Show all lines from the records below in which the string "input" is present.

# Saved data entries

____________

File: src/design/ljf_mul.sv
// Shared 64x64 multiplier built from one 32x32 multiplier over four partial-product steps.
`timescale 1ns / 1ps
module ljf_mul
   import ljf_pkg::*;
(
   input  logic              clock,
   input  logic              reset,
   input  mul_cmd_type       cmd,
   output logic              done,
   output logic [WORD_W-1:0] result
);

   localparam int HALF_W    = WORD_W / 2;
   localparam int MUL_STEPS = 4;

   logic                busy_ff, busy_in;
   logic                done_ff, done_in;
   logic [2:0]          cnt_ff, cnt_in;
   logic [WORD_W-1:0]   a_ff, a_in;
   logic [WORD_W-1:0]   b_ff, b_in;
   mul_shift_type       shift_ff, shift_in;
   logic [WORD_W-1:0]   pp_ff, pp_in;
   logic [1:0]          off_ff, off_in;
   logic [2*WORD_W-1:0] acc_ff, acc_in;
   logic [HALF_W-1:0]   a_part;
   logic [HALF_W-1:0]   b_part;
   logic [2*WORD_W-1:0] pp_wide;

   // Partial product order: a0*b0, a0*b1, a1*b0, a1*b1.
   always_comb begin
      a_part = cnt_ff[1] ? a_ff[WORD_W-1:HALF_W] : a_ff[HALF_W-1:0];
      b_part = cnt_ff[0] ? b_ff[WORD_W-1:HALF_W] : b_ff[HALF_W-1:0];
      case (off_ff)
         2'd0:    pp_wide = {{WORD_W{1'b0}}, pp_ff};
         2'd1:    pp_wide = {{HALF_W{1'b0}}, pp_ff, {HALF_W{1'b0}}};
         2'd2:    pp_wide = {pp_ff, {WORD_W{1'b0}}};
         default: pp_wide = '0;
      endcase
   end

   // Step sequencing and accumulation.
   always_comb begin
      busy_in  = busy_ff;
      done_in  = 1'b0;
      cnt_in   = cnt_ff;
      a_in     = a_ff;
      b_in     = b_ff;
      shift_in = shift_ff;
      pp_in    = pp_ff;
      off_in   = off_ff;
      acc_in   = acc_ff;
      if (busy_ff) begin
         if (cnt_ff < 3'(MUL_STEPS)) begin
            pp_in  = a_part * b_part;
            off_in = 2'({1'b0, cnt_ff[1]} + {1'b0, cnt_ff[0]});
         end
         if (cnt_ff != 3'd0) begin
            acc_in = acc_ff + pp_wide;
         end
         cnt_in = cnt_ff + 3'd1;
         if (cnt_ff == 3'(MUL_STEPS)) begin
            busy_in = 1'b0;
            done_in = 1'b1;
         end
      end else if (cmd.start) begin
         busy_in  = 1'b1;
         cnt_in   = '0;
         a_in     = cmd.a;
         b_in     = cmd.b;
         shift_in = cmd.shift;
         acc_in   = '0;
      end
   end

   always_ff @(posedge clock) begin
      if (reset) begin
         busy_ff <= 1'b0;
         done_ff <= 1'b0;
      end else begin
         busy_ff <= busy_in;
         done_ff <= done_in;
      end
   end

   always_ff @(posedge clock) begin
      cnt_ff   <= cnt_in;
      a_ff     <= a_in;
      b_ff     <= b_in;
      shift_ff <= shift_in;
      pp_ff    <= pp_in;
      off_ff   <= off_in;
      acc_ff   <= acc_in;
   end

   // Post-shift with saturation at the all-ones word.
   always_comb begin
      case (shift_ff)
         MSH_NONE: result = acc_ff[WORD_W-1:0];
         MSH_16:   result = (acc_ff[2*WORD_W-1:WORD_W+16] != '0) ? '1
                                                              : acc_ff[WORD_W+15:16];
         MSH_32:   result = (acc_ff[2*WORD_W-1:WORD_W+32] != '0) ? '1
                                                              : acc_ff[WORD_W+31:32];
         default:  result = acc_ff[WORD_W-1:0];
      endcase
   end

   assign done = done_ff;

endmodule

____________

# Result
   input  logic              clock,
   input  logic              reset,
   input  mul_cmd_type       cmd,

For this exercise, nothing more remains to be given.